▶ **Assigned task**
Filter the records below down to lines containing "latches".

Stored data

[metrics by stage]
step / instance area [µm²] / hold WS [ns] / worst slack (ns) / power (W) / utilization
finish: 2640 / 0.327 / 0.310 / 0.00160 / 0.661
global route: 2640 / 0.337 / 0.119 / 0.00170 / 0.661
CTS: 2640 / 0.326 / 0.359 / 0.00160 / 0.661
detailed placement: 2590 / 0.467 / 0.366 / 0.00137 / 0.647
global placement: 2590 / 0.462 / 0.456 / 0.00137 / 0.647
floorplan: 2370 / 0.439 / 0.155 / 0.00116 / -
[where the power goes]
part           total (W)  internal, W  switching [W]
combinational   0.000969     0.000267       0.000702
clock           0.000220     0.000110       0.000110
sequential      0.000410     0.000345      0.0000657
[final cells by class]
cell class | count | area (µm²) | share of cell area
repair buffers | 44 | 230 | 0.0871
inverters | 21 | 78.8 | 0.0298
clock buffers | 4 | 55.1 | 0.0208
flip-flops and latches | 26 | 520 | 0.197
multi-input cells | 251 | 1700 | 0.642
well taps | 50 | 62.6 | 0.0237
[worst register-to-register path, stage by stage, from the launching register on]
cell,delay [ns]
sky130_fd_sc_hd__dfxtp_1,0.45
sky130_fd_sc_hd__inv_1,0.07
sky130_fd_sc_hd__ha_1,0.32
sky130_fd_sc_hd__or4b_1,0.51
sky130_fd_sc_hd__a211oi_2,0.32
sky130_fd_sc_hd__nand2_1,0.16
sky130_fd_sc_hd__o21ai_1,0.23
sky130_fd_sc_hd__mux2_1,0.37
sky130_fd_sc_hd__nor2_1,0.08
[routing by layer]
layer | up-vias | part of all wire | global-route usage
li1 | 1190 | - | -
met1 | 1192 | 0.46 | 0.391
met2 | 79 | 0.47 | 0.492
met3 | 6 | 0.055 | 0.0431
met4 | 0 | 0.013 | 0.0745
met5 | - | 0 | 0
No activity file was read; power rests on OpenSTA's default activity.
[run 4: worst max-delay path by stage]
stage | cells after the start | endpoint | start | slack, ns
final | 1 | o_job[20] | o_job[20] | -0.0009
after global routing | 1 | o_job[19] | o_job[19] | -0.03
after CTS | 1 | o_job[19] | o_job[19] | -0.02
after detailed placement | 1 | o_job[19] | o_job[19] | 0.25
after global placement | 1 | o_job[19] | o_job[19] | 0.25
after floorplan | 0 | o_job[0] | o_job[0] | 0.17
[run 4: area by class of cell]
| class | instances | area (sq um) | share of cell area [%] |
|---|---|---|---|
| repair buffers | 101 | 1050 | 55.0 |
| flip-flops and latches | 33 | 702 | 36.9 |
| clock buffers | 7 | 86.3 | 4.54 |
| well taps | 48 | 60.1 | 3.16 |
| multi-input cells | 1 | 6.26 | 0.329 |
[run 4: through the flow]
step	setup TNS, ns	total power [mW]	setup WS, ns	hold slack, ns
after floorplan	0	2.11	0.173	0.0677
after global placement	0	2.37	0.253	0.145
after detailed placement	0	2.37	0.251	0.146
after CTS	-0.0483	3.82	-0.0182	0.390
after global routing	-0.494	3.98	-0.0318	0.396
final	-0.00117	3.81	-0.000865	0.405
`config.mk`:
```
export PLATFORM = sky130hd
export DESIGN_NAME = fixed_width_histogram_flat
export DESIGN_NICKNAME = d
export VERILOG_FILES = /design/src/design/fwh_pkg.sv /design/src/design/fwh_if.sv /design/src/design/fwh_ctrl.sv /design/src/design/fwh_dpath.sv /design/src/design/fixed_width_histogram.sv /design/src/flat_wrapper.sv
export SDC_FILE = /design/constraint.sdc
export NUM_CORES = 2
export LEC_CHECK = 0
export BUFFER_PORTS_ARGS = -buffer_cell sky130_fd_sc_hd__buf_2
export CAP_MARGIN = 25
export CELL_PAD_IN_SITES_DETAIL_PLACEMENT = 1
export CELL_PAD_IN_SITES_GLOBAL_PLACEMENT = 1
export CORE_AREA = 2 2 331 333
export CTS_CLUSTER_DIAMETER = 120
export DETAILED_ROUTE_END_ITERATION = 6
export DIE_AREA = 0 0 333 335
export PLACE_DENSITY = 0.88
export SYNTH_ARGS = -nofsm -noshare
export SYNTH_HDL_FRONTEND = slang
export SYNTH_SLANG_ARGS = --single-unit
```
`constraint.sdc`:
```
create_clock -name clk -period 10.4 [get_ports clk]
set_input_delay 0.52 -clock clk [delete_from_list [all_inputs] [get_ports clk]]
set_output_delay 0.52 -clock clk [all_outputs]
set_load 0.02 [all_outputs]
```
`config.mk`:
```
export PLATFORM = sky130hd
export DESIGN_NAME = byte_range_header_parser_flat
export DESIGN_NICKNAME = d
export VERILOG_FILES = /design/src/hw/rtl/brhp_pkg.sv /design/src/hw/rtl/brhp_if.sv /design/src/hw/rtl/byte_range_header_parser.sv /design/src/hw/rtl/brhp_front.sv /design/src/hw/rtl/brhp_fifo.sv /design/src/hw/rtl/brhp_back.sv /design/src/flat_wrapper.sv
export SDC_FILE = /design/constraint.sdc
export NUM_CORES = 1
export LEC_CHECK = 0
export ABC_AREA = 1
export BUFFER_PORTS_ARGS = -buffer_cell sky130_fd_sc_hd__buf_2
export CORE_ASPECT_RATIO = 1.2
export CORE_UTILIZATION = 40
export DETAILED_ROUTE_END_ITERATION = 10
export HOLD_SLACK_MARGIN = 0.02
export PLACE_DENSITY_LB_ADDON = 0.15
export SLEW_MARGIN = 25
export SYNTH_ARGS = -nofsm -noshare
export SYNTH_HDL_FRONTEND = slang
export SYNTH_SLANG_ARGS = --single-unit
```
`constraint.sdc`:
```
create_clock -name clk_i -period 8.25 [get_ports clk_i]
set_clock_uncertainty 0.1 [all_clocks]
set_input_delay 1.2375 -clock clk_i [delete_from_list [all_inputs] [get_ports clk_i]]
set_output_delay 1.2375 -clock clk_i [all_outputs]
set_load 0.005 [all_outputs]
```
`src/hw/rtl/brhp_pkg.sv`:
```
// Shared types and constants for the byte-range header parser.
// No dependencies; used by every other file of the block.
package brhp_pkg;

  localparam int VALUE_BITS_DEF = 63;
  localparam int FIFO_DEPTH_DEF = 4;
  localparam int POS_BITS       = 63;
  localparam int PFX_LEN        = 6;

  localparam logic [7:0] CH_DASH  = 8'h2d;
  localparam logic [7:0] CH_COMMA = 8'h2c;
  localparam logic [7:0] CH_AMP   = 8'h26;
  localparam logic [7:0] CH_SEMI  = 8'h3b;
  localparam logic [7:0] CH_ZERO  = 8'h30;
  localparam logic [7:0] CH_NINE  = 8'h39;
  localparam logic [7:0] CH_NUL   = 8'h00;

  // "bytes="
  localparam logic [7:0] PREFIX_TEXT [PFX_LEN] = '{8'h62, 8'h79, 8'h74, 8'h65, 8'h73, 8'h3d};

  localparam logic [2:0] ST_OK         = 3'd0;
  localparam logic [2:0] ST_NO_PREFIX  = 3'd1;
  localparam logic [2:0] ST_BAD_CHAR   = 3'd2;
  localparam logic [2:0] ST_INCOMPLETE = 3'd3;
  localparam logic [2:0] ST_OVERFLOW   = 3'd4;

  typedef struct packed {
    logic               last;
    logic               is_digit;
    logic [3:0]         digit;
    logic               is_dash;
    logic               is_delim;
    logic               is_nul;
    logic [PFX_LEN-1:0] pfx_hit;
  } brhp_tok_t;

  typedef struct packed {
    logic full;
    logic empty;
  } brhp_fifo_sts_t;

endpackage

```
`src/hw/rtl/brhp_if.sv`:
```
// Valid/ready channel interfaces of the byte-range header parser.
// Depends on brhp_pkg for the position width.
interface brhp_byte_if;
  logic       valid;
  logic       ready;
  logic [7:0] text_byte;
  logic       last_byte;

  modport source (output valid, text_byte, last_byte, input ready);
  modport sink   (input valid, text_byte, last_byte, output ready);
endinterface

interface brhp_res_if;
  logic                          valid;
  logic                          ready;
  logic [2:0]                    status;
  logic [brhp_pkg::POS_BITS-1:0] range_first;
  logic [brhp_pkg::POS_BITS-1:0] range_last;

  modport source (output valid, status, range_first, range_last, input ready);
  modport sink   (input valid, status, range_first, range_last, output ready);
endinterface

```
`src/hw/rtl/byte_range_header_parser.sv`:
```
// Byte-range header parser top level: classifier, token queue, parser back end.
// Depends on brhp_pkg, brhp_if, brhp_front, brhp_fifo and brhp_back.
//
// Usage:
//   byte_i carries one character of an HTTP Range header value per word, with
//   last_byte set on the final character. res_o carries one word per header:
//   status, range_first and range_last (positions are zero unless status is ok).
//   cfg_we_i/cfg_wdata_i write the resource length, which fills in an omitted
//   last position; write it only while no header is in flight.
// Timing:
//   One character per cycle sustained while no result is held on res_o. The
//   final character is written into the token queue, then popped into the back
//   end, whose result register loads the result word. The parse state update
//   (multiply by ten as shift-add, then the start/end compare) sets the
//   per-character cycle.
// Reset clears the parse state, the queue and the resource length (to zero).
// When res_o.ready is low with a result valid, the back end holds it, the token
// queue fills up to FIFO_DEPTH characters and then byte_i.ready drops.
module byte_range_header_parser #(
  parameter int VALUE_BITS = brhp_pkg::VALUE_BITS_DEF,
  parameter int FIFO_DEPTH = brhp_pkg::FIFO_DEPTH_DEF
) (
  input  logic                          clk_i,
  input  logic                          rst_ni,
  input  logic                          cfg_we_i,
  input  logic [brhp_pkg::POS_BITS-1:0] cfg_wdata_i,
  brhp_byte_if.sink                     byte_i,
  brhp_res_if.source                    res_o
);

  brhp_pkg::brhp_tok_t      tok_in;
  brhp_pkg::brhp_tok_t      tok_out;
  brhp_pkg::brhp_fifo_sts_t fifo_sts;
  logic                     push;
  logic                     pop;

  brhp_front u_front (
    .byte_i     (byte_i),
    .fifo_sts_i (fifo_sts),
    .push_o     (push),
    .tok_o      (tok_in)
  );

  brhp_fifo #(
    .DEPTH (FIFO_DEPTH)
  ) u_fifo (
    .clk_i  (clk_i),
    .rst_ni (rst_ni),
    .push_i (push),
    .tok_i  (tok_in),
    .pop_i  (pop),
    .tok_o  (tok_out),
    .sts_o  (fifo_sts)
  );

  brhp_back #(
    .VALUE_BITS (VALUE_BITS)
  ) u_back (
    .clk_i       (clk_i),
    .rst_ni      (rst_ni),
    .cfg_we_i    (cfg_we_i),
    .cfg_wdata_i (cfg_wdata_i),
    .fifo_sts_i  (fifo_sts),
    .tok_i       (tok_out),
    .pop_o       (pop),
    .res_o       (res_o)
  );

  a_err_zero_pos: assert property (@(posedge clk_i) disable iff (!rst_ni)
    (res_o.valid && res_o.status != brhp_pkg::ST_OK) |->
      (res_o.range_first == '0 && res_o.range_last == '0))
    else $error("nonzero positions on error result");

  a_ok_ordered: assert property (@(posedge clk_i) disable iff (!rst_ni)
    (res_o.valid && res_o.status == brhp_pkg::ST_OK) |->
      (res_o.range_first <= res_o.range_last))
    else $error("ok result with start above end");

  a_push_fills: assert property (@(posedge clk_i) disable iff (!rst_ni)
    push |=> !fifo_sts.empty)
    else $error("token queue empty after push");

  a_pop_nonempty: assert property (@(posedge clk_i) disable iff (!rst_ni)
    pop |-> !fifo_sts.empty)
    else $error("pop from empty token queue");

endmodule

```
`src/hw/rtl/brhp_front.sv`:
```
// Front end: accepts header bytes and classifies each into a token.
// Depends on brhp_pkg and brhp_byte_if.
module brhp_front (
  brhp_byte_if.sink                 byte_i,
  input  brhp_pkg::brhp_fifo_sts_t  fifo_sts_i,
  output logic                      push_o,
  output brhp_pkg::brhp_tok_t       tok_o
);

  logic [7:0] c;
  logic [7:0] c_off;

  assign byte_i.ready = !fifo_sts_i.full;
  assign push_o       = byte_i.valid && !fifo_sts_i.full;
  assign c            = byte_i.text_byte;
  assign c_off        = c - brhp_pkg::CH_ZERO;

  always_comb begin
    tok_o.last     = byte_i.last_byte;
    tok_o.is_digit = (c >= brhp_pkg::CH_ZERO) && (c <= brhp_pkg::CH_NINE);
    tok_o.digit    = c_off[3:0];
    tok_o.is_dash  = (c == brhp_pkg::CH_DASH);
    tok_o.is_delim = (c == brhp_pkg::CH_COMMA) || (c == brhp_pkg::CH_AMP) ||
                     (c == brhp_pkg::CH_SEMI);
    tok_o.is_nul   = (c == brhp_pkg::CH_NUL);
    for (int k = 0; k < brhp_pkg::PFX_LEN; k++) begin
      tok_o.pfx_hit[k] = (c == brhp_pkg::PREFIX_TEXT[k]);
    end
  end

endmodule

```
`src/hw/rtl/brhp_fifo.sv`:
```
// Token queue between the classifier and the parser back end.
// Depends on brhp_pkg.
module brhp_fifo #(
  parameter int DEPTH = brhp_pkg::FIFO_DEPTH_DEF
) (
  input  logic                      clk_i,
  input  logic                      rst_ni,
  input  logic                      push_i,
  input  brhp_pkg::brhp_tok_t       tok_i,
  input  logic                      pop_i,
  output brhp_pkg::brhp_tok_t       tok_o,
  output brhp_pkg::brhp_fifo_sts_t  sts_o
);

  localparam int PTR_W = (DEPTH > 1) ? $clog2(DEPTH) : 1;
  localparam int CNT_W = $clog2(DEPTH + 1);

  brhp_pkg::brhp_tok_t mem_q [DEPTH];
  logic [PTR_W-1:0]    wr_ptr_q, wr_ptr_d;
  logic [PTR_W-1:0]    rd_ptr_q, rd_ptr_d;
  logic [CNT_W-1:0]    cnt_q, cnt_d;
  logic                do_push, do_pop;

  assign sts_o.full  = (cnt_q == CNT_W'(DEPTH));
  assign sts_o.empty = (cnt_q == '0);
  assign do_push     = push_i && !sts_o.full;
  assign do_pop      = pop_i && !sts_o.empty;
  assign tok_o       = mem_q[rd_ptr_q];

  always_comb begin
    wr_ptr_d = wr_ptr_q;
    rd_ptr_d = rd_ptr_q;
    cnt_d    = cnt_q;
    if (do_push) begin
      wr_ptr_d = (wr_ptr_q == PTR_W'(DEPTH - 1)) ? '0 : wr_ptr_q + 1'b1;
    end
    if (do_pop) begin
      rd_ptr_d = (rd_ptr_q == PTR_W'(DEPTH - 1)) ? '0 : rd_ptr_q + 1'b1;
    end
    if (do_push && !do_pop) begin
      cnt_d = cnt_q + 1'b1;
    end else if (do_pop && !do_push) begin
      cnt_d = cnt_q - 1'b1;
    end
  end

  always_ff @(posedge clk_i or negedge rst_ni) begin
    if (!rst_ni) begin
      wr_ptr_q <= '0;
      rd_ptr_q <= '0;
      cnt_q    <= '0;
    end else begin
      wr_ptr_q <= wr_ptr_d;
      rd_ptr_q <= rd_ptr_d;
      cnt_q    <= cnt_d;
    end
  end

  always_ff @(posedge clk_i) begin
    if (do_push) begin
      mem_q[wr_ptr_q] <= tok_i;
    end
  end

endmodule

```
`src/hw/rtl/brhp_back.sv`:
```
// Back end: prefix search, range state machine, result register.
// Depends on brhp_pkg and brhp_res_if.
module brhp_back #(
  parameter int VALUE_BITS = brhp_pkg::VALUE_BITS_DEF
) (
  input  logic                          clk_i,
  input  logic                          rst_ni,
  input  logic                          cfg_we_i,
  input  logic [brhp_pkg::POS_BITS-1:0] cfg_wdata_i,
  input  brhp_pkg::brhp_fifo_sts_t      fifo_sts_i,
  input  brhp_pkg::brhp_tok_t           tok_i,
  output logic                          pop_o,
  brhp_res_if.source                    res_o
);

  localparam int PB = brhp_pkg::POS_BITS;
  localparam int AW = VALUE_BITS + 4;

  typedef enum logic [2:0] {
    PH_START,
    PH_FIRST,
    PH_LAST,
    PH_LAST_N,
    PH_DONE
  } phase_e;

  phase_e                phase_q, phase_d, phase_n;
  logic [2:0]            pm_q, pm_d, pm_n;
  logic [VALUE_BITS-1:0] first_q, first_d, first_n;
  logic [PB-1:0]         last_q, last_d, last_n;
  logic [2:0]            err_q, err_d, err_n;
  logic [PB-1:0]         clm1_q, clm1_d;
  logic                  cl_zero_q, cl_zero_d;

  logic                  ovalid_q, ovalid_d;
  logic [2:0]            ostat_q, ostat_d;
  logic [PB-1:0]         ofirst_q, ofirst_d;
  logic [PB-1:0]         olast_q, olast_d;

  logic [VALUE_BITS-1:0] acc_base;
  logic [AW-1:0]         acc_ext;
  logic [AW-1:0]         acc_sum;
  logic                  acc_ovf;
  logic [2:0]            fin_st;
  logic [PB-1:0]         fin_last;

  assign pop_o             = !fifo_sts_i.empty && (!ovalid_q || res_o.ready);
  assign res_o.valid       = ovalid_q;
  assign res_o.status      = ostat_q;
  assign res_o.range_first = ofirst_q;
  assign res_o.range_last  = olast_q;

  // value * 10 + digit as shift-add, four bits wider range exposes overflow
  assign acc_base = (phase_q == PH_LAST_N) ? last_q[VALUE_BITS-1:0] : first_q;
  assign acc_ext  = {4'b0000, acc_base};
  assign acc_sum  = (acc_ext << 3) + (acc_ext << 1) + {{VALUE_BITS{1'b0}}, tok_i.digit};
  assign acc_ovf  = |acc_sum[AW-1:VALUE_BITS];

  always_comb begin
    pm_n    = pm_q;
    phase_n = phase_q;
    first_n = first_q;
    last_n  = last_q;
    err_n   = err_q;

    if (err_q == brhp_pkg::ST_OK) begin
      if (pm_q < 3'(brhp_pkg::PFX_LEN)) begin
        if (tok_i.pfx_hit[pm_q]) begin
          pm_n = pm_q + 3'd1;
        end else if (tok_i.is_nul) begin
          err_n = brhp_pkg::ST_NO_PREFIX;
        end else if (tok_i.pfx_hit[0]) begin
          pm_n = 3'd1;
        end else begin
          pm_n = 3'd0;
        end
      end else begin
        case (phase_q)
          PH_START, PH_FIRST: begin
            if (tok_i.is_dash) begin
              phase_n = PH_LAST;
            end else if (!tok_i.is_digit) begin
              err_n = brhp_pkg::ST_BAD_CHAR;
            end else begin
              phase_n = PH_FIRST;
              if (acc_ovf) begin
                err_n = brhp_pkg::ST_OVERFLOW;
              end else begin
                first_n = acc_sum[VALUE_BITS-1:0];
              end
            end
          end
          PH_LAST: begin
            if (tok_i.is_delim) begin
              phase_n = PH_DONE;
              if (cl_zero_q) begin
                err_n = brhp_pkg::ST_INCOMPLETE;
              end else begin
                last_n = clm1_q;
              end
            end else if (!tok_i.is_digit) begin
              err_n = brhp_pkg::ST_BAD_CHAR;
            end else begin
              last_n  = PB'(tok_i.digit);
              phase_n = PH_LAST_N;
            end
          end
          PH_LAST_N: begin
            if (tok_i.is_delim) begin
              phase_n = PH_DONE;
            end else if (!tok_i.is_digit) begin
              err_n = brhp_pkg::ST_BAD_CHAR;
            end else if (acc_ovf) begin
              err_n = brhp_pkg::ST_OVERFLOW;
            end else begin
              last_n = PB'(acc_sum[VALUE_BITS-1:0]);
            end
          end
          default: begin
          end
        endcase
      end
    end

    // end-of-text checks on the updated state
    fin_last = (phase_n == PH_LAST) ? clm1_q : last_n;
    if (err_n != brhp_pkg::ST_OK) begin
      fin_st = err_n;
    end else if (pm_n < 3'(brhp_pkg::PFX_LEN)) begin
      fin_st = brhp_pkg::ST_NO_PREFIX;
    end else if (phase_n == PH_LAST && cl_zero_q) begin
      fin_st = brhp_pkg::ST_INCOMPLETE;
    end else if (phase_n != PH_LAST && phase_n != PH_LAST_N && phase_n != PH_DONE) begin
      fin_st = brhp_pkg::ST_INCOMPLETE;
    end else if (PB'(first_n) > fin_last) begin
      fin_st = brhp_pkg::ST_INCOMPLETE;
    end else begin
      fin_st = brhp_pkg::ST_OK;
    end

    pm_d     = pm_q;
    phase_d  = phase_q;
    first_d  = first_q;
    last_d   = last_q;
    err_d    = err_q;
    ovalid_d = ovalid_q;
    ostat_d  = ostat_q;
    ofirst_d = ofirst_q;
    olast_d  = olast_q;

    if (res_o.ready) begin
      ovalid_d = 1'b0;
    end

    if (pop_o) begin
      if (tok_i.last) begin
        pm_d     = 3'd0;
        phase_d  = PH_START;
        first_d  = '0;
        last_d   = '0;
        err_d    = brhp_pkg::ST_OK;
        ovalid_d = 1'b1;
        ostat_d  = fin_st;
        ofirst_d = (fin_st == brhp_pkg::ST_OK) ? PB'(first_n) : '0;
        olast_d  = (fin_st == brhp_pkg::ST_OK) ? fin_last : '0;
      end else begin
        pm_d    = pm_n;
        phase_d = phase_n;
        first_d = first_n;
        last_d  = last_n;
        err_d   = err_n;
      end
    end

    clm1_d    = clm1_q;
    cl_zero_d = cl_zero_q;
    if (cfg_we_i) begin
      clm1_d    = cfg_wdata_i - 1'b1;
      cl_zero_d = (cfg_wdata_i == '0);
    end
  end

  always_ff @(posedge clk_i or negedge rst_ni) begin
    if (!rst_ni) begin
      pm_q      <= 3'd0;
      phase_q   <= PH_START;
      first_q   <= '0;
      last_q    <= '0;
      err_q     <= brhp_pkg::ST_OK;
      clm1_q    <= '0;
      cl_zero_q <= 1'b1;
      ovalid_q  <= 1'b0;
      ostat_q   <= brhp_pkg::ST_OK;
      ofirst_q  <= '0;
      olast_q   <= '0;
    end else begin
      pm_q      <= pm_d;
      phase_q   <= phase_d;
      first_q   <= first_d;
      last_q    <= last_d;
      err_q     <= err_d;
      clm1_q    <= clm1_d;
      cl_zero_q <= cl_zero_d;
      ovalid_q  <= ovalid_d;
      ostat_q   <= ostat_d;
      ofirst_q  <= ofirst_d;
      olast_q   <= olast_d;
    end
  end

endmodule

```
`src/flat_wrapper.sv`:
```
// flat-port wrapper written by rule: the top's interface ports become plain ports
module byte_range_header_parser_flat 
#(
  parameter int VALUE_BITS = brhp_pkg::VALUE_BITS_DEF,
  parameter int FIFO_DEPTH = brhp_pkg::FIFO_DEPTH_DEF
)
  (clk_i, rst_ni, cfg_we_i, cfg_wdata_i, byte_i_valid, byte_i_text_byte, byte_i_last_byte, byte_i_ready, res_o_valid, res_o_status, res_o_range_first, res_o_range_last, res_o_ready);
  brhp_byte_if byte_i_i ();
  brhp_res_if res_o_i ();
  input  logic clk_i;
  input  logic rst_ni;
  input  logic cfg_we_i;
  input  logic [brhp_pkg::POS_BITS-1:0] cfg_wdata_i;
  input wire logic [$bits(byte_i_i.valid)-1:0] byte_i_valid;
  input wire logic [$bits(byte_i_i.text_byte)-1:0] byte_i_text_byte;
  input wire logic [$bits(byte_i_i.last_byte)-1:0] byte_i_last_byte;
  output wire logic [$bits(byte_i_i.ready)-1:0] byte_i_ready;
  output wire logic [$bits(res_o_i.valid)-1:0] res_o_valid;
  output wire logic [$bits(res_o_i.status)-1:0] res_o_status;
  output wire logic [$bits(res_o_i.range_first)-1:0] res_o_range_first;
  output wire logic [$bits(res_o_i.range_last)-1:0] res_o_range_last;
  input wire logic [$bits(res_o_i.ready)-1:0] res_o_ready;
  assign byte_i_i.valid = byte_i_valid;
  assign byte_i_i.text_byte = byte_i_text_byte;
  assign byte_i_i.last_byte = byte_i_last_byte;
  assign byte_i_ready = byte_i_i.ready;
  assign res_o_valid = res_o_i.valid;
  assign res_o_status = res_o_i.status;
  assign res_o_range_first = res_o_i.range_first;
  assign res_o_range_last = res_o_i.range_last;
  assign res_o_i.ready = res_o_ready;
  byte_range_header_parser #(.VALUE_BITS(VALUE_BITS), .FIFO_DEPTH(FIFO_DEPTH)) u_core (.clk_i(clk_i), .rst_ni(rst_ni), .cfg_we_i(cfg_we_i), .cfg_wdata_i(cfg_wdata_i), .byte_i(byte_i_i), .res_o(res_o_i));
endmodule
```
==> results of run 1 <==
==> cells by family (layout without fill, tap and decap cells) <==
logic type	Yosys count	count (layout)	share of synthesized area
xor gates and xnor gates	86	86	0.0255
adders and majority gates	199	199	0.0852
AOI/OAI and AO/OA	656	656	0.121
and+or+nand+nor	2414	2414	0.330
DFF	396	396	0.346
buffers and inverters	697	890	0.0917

▶ **Answer**
flip-flops and latches | 26 | 520 | 0.197
| flip-flops and latches | 33 | 702 | 36.9 |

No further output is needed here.